Er erfuhr, dass Aalstrom und Barnabas schon seit Schulzeiten Feinde waren, und hörte noch einen weiteren Namen zum ersten Mal durch die geschlossene Tür: den von Lizzie Persimmons. Anscheinend war ihr etwas Schreckliches zugestoßen, als sie versucht hatte, eine Meerfrau vor Aalstrom zu beschützen. Und Barnabas hatte vergebens versucht, sie zu retten. Fliegenbein erfuhr von so vielen schrecklichen Taten an jenem Abend: von Fabelwesen, die Aalstrom getötet oder wegen ihrer Magie zerstückelt oder zu Tode gehetzt hatte, deren Nachwuchs er gestohlen und deren Herzen er herausgerissen hatte …

»Ach, Vita, all die Sagen und Mythen, die ich als junger Mann gesammelt habe!«, hatte Barnabas mit verzweifelter Stimme gerufen. »Wieso habe ich sie alle aufgeschrieben? Was für ein Dummkopf ich war, ihre Geheimnisse zu verraten, anstatt sie zu schützen! Ich bin sicher, dass Cadoc die Notizbücher, die er mir gestohlen hat, noch immer besitzt. Was er daraus alles erfahren hat! Das Herz einer Himmelsschlange macht reich. Das Herz eines Drachen macht unverwundbar.
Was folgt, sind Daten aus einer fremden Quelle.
==> src/rtl/lcd_text_refresh_if.sv <==
// Buffer read port and nibble-transfer handshake between the text refresher
// (master) and the character buffer / HD44780 nibble engine (slave).
interface lcd_text_refresh_if #(
    parameter int COLS = 16
);
    localparam int AW = 1 + $clog2(COLS);

    logic [AW-1:0] char_addr;
    logic [7:0]    char_data;
    logic          xfer_send;
    logic [4:0]    xfer_cmd;
    logic [20:0]   xfer_delay;
    logic          xfer_done;

    modport master (
        output char_addr, xfer_send, xfer_cmd, xfer_delay,
        input  char_data, xfer_done
    );

    modport slave (
        input  char_addr, xfer_send, xfer_cmd, xfer_delay,
        output char_data, xfer_done
    );
endinterface

==> src/rtl/lcd_text_refresh.sv <==
// Post-init HD44780 4-bit refresher: redraws a 2 x COLS text buffer by sending
// Set-DDRAM-address and character bytes as high/low nibbles to the transfer engine.
module lcd_text_refresh #(
    parameter int CLK_FREQ     = 50_000_000,
    parameter int COLS         = 16,
    parameter int T_NIB_US     = 10,
    parameter int T_CMD_US     = 53,
    parameter bit AUTO_REFRESH = 1'b0
) (
    input  logic               CLK,
    input  logic               RESET,
    input  logic               init_done,
    input  logic               refresh_req,
    lcd_text_refresh_if.master bus,
    output logic               busy,
    output logic               frame_done
);
    localparam int     CW         = $clog2(COLS);
    localparam longint CYC_PER_US = longint'(CLK_FREQ) / 64'sd1_000_000;
    localparam longint T_NIB_CLKS = CYC_PER_US * longint'(T_NIB_US);
    localparam longint T_CMD_CLKS = CYC_PER_US * longint'(T_CMD_US);
    localparam longint DELAY_MAX  = (64'sd1 <<< 21) - 64'sd1;
    localparam logic [20:0] T_NIB = T_NIB_CLKS[20:0];
    localparam logic [20:0] T_CMD = T_CMD_CLKS[20:0];
    localparam logic [CW-1:0] COL_LAST = CW'(COLS - 1);

    generate
        if (T_NIB_CLKS > DELAY_MAX || T_CMD_CLKS > DELAY_MAX || T_NIB_CLKS < 0 || T_CMD_CLKS < 0) begin : g_delay_overflow
            $error("lcd_text_refresh: nibble delay does not fit in 21 bits");
        end
        if (COLS < 2 || COLS > 64 || (COLS & (COLS - 1)) != 0) begin : g_bad_cols
            $error("lcd_text_refresh: COLS must be a power of 2 in 2..64");
        end
    endgenerate

    typedef enum logic [2:0] {
        S_WAIT_INIT,
        S_IDLE,
        S_ADDR_HI,
        S_ADDR_LO,
        S_FETCH,
        S_CHAR_HI,
        S_CHAR_LO,
        S_DONE
    } state_t;

    state_t          state_reg, state_next;
    logic            line_reg, line_next;
    logic [CW-1:0]   col_reg, col_next;
    logic [7:0]      data_reg, data_next;
    logic            fetch_wait_reg, fetch_wait_next;
    logic            pending_reg, pending_next;
    logic            send_reg, send_next;
    logic [4:0]      cmd_reg, cmd_next;
    logic [20:0]     delay_reg, delay_next;
    logic            busy_reg, busy_next;
    logic            frame_done_reg, frame_done_next;
    logic [CW:0]     char_addr_reg, char_addr_next;
    logic [4:0]      launch_cmd;
    logic [20:0]     launch_delay;

    // Nibble and delay for whichever transfer state we are in.
    always_comb begin
        launch_cmd   = 5'b00000;
        launch_delay = T_CMD;
        case (state_reg)
            S_ADDR_HI: begin
                launch_cmd   = {2'b01, line_reg, 2'b00};
                launch_delay = T_NIB;
            end
            S_CHAR_HI: begin
                launch_cmd   = {1'b1, data_reg[7:4]};
                launch_delay = T_NIB;
            end
            S_CHAR_LO: launch_cmd = {1'b1, data_reg[3:0]};
            default: ;
        endcase
    end

    always_comb begin
        state_next      = state_reg;
        line_next       = line_reg;
        col_next        = col_reg;
        data_next       = data_reg;
        fetch_wait_next = fetch_wait_reg;
        send_next       = send_reg;
        cmd_next        = cmd_reg;
        delay_next      = delay_reg;
        busy_next       = busy_reg;
        frame_done_next = 1'b0;

        case (state_reg)
            S_WAIT_INIT: begin
                if (init_done) state_next = S_IDLE;
            end
            S_IDLE: begin
                if (pending_reg || AUTO_REFRESH) begin
                    state_next = S_ADDR_HI;
                    busy_next  = 1'b1;
                    line_next  = 1'b0;
                    col_next   = '0;
                end
            end
            // A transfer state entered with send low spends one idle cycle, giving the
            // mandatory gap, then raises send; done is only honoured while send is high.
            S_ADDR_HI, S_ADDR_LO, S_CHAR_HI, S_CHAR_LO: begin
                if (!send_reg) begin
                    send_next  = 1'b1;
                    cmd_next   = launch_cmd;
                    delay_next = launch_delay;
                end else if (bus.xfer_done) begin
                    send_next = 1'b0;
                    if (state_reg == S_ADDR_HI) begin
                        state_next = S_ADDR_LO;
                    end else if (state_reg == S_ADDR_LO) begin
                        state_next      = S_FETCH;
                        fetch_wait_next = 1'b0;
                    end else if (state_reg == S_CHAR_HI) begin
                        state_next = S_CHAR_LO;
                    end else if (col_reg != COL_LAST) begin
                        col_next        = col_reg + CW'(1);
                        state_next      = S_FETCH;
                        fetch_wait_next = 1'b0;
                    end else if (!line_reg) begin
                        col_next   = '0;
                        line_next  = 1'b1;
                        state_next = S_ADDR_HI;
                    end else begin
                        state_next = S_DONE;
                    end
                end
            end
            S_FETCH: begin
                // First cycle presents the address; second captures the byte and
                // launches the high nibble straight away.
                if (!fetch_wait_reg) begin
                    fetch_wait_next = 1'b1;
                end else begin
                    fetch_wait_next = 1'b0;
                    data_next       = bus.char_data;
                    send_next       = 1'b1;
                    cmd_next        = {1'b1, bus.char_data[7:4]};
                    delay_next      = T_NIB;
                    state_next      = S_CHAR_HI;
                end
            end
            S_DONE: begin
                frame_done_next = 1'b1;
                busy_next       = 1'b0;
                state_next      = S_IDLE;
            end
            default: state_next = S_WAIT_INIT;
        endcase

        pending_next = pending_reg;
        if (state_reg == S_IDLE && state_next == S_ADDR_HI) pending_next = 1'b0;
        if (refresh_req && state_reg != S_WAIT_INIT)        pending_next = 1'b1;

        char_addr_next = {line_next, col_next};
    end

    always_ff @(posedge CLK or posedge RESET) begin
        if (RESET) begin
            state_reg      <= S_WAIT_INIT;
            line_reg       <= 1'b0;
            col_reg        <= '0;
            data_reg       <= 8'h00;
            fetch_wait_reg <= 1'b0;
            pending_reg    <= 1'b0;
            send_reg       <= 1'b0;
            cmd_reg        <= 5'b00000;
            delay_reg      <= 21'd0;
            busy_reg       <= 1'b0;
            frame_done_reg <= 1'b0;
            char_addr_reg  <= '0;
        end else begin
            state_reg      <= state_next;
            line_reg       <= line_next;
            col_reg        <= col_next;
            data_reg       <= data_next;
            fetch_wait_reg <= fetch_wait_next;
            pending_reg    <= pending_next;
            send_reg       <= send_next;
            cmd_reg        <= cmd_next;
            delay_reg      <= delay_next;
            busy_reg       <= busy_next;
            frame_done_reg <= frame_done_next;
            char_addr_reg  <= char_addr_next;
        end
    end

    assign bus.char_addr  = char_addr_reg;
    assign bus.xfer_send  = send_reg;
    assign bus.xfer_cmd   = cmd_reg;
    assign bus.xfer_delay = delay_reg;
    assign busy           = busy_reg;
    assign frame_done     = frame_done_reg;
endmodule
==> src/flat_wrapper.sv <==
// flat-port wrapper written by rule: the top's interface ports become plain ports
module lcd_text_refresh_flat 
#(
    parameter int CLK_FREQ     = 50_000_000,
    parameter int COLS         = 16,
    parameter int T_NIB_US     = 10,
    parameter int T_CMD_US     = 53,
    parameter bit AUTO_REFRESH = 1'b0
)
  (CLK, RESET, init_done, refresh_req, busy, frame_done, bus_char_addr, bus_xfer_send, bus_xfer_cmd, bus_xfer_delay, bus_char_data, bus_xfer_done);
  lcd_text_refresh_if #(.COLS(COLS)) bus_i ();
  input  logic CLK;
  input  logic RESET;
  input  logic init_done;
  input  logic refresh_req;
  output logic busy;
  output logic frame_done;
  output wire logic [$bits(bus_i.char_addr)-1:0] bus_char_addr;
  output wire logic [$bits(bus_i.xfer_send)-1:0] bus_xfer_send;
  output wire logic [$bits(bus_i.xfer_cmd)-1:0] bus_xfer_cmd;
  output wire logic [$bits(bus_i.xfer_delay)-1:0] bus_xfer_delay;
  input wire logic [$bits(bus_i.char_data)-1:0] bus_char_data;
  input wire logic [$bits(bus_i.xfer_done)-1:0] bus_xfer_done;
  assign bus_char_addr = bus_i.char_addr;
  assign bus_xfer_send = bus_i.xfer_send;
  assign bus_xfer_cmd = bus_i.xfer_cmd;
  assign bus_xfer_delay = bus_i.xfer_delay;
  assign bus_i.char_data = bus_char_data;
  assign bus_i.xfer_done = bus_xfer_done;
  lcd_text_refresh #(.CLK_FREQ(CLK_FREQ), .COLS(COLS), .T_NIB_US(T_NIB_US), .T_CMD_US(T_CMD_US), .AUTO_REFRESH(AUTO_REFRESH)) u_core (.CLK(CLK), .RESET(RESET), .init_done(init_done), .refresh_req(refresh_req), .bus(bus_i), .busy(busy), .frame_done(frame_done));
endmodule
==> config.mk <==
export PLATFORM = sky130hd
export DESIGN_NAME = lcd_text_refresh_flat
export DESIGN_NICKNAME = d
export VERILOG_FILES = /design/src/rtl/lcd_text_refresh_if.sv /design/src/rtl/lcd_text_refresh.sv /design/src/flat_wrapper.sv
export SDC_FILE = /design/constraint.sdc
export NUM_CORES = 1
export LEC_CHECK = 0
export ABC_AREA = 1
export CORE_AREA = 4 4 62 64
export CTS_BUF_LIST = sky130_fd_sc_hd__clkbuf_4 sky130_fd_sc_hd__clkbuf_8
export DETAILED_ROUTE_END_ITERATION = 7
export DIE_AREA = 0 0 66 68
export PLACE_DENSITY = 0.88
export SLEW_MARGIN = 20
export SYNTH_ARGS = -nofsm -noshare
export SYNTH_HDL_FRONTEND = slang
export SYNTH_SLANG_ARGS = --single-unit
==> constraint.sdc <==
create_clock -name CLK -period 3.8 [get_ports CLK]
set_input_delay 0.57 -clock CLK [delete_from_list [all_inputs] [get_ports CLK]]
set_output_delay 0.57 -clock CLK [all_outputs]
set_load 0.05 [all_outputs]
==> impl_metrics.env <==
export IMPL_outcome="completed"
export IMPL_met1_usage_pct=21.27
export IMPL_root_buffer="clkbuf_4"
export IMPL_r2r_slack_ns=2.03
export IMPL_place_hpwl_mm=2.593
export IMPL_fin_util_pct=61.41
export IMPL_fp_dieH_um=68
export IMPL_required_ns=3.23
export IMPL_grt_usage_pct=17.53
export IMPL_seqPwrFrac_pct=31.6
export IMPL_p_per_area_nw_per_um2=842.9
export IMPL_antenna_cells=0
export IMPL_hold_viol=0
export IMPL_synthDistinctLibCells=30
export IMPL_ys_warn_count=0
export IMPL_finalCriticalPeriod_ns=2.178
export IMPL_ys_seq_area_share_pct=42.74
export IMPL_clock_power_share_pct=10.8
export IMPL_timing_rr_start="u_core.state_reg[2]"
export IMPL_grt_busiest_layer="met2"
export IMPL_fin_setup_tns_ns=0
export IMPL_ctsResizeCount=0
export IMPL_yosysMostFrequentCell="nand2_1"
export IMPL_drc=0
export IMPL_die_area_um2=4488
export IMPL_criticalPathCategory="reg2out"
export IMPL_synth_common_cells="nand2_1, dfrtp_1, buf_4, inv_1, o21ai_0"
export IMPL_peakVddDrop_uv=398.7
export IMPL_die_w_um=66
export IMPL_layout_drive_gt1_share_pct=9.504
export IMPL_via_count=1437
export IMPL_slew_limit_headroom_pct=61.74
export IMPL_finalCritPeriodShare_pct=57.32
export IMPL_timing_critical_path_cells="clkdlybuf4s50_1"
export IMPL_syn_avg_cell_area_um2=7.971
export IMPL_synth_ff_type="dfrtp_1"
export IMPL_rsz0062_at_grt="no"
export IMPL_antenna_left=0
export IMPL_setup_viol=0
export IMPL_syn_cell_area_um2=1698
export IMPL_start_kind="flip-flop"
export IMPL_drt_iter0_markers=53
export IMPL_ctsHtreeMaxLevel=2
export IMPL_leakage_nw=0.9490
export IMPL_worst_skew_pair_late_latency_ns=0.34
export IMPL_worst_slew_pin_slew_ns=0.5731
export IMPL_hold_class="reg2reg"
export IMPL_numCtsBuffers=5
export IMPL_num_rows=21
export IMPL_crit_path_max_incr_delay_ns=0.83
export IMPL_p_sw_mw=0.8989
export IMPL_ys_ff_latch=29
export IMPL_netlist_instances=213
export IMPL_synth_largest_area_cell="dfrtp_1"
export IMPL_worstHoldStart="u_core.data_reg[3]"
export IMPL_clk_pin_slew_ns=0.09
export IMPL_fillers=287
export IMPL_initial_utilization_pct=51.70
export IMPL_wl_per_cell_um=11.94
export IMPL_portBuffers=35
export IMPL_antenna_found_initial=0
export IMPL_cts_buffer_depth=2
export IMPL_holdBufCountCts=0
export IMPL_grt_util_met2_pct=28.66
export IMPL_async_reset_ff_share_pct=100.0
export IMPL_slew_violations=0
export IMPL_crit_buf_inv=1
export IMPL_core_area_um2=3284
export IMPL_synth_top_area_share_pct=42.74
export IMPL_fmax_mhz=459.1
export IMPL_fin_skew_ns=0.008080
export IMPL_swShare_pct=52.87
export IMPL_final_nets=255
export IMPL_area_delta_synth_final_pct=18.79
export IMPL_synth_edf_count=0
export IMPL_grt_max_degree=30
export IMPL_cpMaxStageDelayCell="clkdlybuf4s50_1"
export IMPL_viasPerCell=4.990
export IMPL_use_met3_pct=3.941
export IMPL_cts_sinks=29
export IMPL_reg2reg_to="u_core.bus.xfer_delay[6]"
export IMPL_gp_congestion=0.9049
export IMPL_totalWireLength_mm=3.439
export IMPL_grt_pass1_vias=1366
export IMPL_post_cts_setup_buffer_count=0
export IMPL_dr_pass1_iters=4
export IMPL_r2r_worst_path_cells=10
export IMPL_globalRoute_totalOverflow=0
export IMPL_ys_top_cells_by_area="dfrtp_1, nand2_1, buf_4"
export IMPL_worstSetupEndpoint="bus_char_addr[0]"
export IMPL_ioPinCount=47
export IMPL_grt_first_pass_wirelength_mm=5.920
export IMPL_cp_depth=1
export IMPL_internal_power_mw=0.8012
export IMPL_power_frac_comb_pct=57.6
export IMPL_worstPathMaxFanout=6
export IMPL_cts_tree="built"
export IMPL_cp_top_family="buffers and inverters"
export IMPL_cap_violations=0
export IMPL_arrival_ns=1.61
export IMPL_crit_path_end_kind="output port"
[logic make-up after synthesis]
| logic type | after synthesis | synth area share (%) |
|---|---|---|
| AO/OA/AOI/OAI | 41 | 12.90 |
| adder cells (fa/ha/maj) | 1 | 0.7368 |
| buffers and inverters | 50 | 16.88 |
| flip-flops | 29 | 42.74 |
| other | 1 | 0.2209 |
| AND/OR/NAND/NOR | 91 | 26.53 |
[through the flow]
stage / area (um2) / hold slack [ns] / power (mW) / setup slack [ns] / std cells
global route: 2017 / 0.5107 / 1.829 / 1.573 / 288
global placement: 1962 / 0.4621 / 1.497 / 1.895 / 280
detailed placement: 1962 / 0.4575 / 1.522 / 1.837 / 280
finish: 2017 / 0.4831 / 1.700 / 1.622 / 288
CTS: 2017 / 0.4806 / 1.706 / 1.614 / 288
floorplan: 1735 / 0.4367 / 1.319 / 2.041 / 223
[worst min path at each step]
stage                              end  slack, ns  cells after the start
floorplan           u_core.data_reg[3]       0.44                      2
global placement    u_core.data_reg[7]       0.46                      2
detailed placement  u_core.data_reg[3]       0.46                      2
CTS                 u_core.data_reg[3]       0.48                      2
global route        u_core.data_reg[3]       0.51                      2
finish              u_core.data_reg[3]       0.48                      2
[routing by layer]
layer	vias up	part of all wire, %
li1	714	-
met1	661	43
met2	55	47
met3	7	7.4
met4	0	2.4
met5	-	0
[placed cells by master (no fill, tap or decap), drive strengths merged]
cell type and count:
nor2 11, o21ai 26, o22ai 2, nor4 1, nand4 1, o221ai 1
nand2 62, ha 1, clkdlybuf4s50 35, nand3b 1, conb 11, a22oi 1
o211ai 2, nand3 12, dfrtp 29, clkinvlp 1, or2 1, a21oi 9
clkbuf 5, nor3 1, inv 26, and3 1, clkinv 2
[power groups by stage]
stage          Clock (mW)  Sequential (mW)  Combinational (mW)
5_1_grt             0.200            0.557                1.07
3_5_place_dp            0            0.540               0.981
2_1_floorplan           0            0.671               0.649
6_report            0.183            0.537               0.980
4_1_cts             0.186            0.535               0.985
3_3_place_gp            0            0.537               0.960
[area by class of cell]
| cell class | instances | area, um2 | area share (%) |
|---|---|---|---|
| clock inverters | 3 | 17.52 | 0.8685 |
| inverters | 26 | 105.1 | 5.211 |
| multi-input cells | 144 | 723.2 | 35.86 |
| clock buffers | 5 | 37.54 | 1.861 |
| well taps | 46 | 57.56 | 2.854 |
| repair buffers | 35 | 350.3 | 17.37 |
| flip-flops and latches | 29 | 725.7 | 35.98 |
(Power assumes the default switching activity.)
Der Staub der Moosfeen hält für hundert Jahre jung …«

»… und die Schwimmhäute von Meerfrauen machen unsichtbar«, schob Vita leise hinterher. »Ich weiß. Aber es ist nicht deine Schuld. Du hast all das aufgeschrieben, weil du mehr über die Geschöpfe erfahren wolltest, die du verehrtest und liebtest. Du wolltest sie besser verstehen, um sie besser schützen zu können …«

»Aber das hab ich nicht!«, hatte Barnabas mit bebender Stimme erwidert. »Meine Notizen haben sie verraten! Was sind wir für eine schreckliche Spezies. Ich wünschte, ich wäre kein Mensch.«

»Barnabas!«, fiel Vita ihm ins Wort. »Nicht nur Menschen sind grausam. Die Wespe, die ihre Eier in eine lebendige Raupe legt, spürt kein Mitleid, wenn ihre Kinder ihren Wirt von innen auffressen. Ich fürchte, Mitleid ist in dieser Welt eine ziemlich seltene Empfindung.«

»Aber Cadoc tut das alles nicht für seinen Nachwuchs! Er tut es nur, weil er immer mehr will, Vita! Dürfen wir aus Gier andere Lebewesen verletzen? Dürfen wir den Schmerz und die Verzweiflung anderer Geschöpfe in Kauf nehmen, damit wir uns bereichern können oder ein bequemeres Leben haben? Nein! Nicht einmal für mehr Wissen!«

Das war das Letzte, was Fliegenbein hörte. Hothbrodd war den Flur hinuntergekommen und hatte nach Barnabas gerufen, mit zwei Krabbenwichteln unterm Arm, die mit ihren Zangen nacheinander schnappten. Und Fliegenbein war in die Bibliothek zurückgehastet, wo die Bücher ihn Aalstrom bald hatten vergessen lassen. Er hatte schon immer Zuflucht vor dem Bösen in Büchern gesucht und gefunden.

Aber nun hatte Lola die Nachricht, dass das Böse ausgerechnet an dem Ort eingetroffen war, an dem sie die Aurelia beschützen mussten, in die Berge hoch über dem Meer gebracht.